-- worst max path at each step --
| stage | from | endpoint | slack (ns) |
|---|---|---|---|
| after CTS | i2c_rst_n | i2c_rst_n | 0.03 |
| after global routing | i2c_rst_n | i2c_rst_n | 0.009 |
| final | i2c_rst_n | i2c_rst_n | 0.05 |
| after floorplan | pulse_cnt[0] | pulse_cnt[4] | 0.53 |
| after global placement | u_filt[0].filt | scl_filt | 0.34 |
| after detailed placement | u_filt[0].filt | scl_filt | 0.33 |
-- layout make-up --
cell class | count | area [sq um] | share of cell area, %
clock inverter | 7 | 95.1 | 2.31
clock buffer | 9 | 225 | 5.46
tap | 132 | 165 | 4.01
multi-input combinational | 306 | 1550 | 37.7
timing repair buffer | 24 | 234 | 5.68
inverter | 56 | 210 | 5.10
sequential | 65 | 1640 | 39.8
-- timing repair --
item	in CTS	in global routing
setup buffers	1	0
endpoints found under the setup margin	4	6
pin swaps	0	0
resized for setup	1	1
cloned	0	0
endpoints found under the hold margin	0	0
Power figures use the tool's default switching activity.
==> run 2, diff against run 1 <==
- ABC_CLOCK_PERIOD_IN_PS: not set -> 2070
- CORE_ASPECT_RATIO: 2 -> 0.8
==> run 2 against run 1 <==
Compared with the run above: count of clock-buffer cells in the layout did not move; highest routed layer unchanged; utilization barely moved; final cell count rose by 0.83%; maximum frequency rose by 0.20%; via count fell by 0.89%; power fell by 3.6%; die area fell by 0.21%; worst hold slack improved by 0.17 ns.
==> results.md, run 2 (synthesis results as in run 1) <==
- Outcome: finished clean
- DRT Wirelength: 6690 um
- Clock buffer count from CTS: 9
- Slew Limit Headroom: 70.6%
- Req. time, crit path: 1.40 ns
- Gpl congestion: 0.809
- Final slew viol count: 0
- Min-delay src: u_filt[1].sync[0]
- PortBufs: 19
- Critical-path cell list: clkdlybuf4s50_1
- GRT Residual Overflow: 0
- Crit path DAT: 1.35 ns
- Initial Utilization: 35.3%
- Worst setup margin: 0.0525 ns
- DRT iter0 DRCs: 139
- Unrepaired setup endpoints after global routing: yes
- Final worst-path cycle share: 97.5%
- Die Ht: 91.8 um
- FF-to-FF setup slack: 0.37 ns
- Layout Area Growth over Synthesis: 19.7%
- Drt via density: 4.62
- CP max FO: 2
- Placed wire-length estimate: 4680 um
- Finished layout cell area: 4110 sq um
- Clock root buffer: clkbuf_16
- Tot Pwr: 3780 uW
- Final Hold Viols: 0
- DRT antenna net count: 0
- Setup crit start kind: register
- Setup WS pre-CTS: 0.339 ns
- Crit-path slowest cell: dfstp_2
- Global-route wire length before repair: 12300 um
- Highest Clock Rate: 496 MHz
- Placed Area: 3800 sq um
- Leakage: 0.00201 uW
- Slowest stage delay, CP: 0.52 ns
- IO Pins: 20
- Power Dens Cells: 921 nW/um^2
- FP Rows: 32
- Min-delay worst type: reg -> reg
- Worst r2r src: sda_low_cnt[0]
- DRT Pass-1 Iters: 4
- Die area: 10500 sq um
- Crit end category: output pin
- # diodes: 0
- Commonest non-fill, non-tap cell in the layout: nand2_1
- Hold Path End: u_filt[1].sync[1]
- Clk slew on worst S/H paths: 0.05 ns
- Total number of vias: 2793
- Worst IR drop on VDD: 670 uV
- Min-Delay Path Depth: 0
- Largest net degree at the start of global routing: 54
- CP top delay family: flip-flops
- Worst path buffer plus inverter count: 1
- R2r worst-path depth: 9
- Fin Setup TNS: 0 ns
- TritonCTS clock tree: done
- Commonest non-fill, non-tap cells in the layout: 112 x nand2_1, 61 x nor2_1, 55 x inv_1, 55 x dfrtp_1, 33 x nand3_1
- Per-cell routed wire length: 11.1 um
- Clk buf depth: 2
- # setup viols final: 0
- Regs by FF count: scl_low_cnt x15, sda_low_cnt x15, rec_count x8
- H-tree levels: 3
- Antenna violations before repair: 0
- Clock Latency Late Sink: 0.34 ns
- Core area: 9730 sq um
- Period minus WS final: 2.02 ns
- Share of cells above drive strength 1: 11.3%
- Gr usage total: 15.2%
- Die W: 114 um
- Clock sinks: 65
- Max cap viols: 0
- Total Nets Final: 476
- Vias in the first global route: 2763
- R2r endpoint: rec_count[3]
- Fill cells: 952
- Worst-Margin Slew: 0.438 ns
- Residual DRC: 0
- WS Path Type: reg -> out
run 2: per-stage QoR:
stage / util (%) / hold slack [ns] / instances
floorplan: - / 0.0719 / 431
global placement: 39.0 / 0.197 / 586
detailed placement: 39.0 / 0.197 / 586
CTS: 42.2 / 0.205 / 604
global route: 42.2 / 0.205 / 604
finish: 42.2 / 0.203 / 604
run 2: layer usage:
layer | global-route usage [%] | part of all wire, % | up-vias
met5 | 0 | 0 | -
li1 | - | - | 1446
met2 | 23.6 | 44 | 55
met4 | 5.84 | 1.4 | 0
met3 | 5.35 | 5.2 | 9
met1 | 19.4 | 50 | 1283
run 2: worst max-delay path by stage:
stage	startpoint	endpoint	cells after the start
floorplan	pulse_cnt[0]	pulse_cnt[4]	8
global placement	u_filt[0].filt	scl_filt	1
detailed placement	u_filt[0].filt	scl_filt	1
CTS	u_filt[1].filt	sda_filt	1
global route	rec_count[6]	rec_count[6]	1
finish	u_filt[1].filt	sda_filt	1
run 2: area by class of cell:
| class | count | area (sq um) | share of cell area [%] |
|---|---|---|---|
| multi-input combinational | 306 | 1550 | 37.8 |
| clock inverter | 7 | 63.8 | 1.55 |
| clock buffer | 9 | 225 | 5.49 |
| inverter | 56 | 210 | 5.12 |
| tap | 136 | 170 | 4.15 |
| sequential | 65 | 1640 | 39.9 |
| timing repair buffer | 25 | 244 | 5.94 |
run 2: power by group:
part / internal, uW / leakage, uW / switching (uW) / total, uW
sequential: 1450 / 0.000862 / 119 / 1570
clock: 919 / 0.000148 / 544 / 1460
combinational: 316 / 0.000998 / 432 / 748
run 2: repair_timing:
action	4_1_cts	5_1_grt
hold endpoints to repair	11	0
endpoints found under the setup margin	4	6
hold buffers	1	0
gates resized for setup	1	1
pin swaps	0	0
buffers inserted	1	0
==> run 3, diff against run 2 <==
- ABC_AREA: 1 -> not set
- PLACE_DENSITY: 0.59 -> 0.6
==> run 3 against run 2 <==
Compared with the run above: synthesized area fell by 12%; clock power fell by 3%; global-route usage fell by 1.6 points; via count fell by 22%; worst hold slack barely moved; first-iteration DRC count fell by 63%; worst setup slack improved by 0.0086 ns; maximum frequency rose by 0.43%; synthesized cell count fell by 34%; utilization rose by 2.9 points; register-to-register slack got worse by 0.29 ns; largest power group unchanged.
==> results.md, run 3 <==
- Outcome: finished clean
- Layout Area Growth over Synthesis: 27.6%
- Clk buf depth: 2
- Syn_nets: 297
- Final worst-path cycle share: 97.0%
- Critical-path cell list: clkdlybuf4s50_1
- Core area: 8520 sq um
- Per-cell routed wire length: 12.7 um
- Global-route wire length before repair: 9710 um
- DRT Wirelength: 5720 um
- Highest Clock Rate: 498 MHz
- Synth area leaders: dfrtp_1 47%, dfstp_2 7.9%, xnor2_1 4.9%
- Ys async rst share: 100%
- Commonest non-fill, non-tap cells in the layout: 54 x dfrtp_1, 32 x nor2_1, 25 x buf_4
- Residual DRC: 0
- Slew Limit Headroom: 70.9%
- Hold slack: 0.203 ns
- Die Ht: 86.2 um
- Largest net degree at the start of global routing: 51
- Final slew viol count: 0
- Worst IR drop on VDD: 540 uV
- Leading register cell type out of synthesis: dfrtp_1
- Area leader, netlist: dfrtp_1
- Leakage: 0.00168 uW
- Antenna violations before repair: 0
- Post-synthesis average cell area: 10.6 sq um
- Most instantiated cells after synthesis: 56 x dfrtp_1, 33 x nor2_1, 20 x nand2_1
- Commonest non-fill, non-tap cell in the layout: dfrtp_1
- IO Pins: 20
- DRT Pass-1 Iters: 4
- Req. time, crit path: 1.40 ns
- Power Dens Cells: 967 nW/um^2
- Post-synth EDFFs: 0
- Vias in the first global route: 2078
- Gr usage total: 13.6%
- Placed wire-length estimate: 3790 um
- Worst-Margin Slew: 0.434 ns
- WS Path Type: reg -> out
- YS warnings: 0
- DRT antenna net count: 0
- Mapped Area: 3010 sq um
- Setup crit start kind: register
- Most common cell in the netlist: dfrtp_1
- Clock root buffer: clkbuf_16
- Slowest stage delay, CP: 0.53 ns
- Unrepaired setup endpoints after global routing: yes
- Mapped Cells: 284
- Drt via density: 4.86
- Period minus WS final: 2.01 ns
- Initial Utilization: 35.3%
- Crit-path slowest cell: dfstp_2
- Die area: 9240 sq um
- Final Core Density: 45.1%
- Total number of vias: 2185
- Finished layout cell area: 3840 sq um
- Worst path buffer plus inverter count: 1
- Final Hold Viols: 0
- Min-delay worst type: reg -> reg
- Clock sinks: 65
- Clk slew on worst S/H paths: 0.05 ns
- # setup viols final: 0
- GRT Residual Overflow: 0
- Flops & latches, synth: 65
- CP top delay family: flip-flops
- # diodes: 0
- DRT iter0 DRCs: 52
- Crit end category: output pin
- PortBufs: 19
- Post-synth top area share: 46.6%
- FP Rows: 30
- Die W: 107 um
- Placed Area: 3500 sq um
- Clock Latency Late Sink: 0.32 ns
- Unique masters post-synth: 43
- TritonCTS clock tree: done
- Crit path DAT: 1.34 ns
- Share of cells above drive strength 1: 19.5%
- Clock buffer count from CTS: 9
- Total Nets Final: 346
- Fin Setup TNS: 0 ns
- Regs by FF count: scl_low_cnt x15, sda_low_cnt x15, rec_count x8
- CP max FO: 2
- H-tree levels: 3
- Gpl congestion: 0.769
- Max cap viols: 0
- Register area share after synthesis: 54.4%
##############################
● **How to complete this task**
Among the lines above, repeat exactly those from the line with "- Placed Area: 3500 sq um" to the line with "- Total Nets Final: 346", counting both ends.

● **Finished task**
- Placed Area: 3500 sq um
- Clock Latency Late Sink: 0.32 ns
- Unique masters post-synth: 43
- TritonCTS clock tree: done
- Crit path DAT: 1.34 ns
- Share of cells above drive strength 1: 19.5%
- Clock buffer count from CTS: 9
- Total Nets Final: 346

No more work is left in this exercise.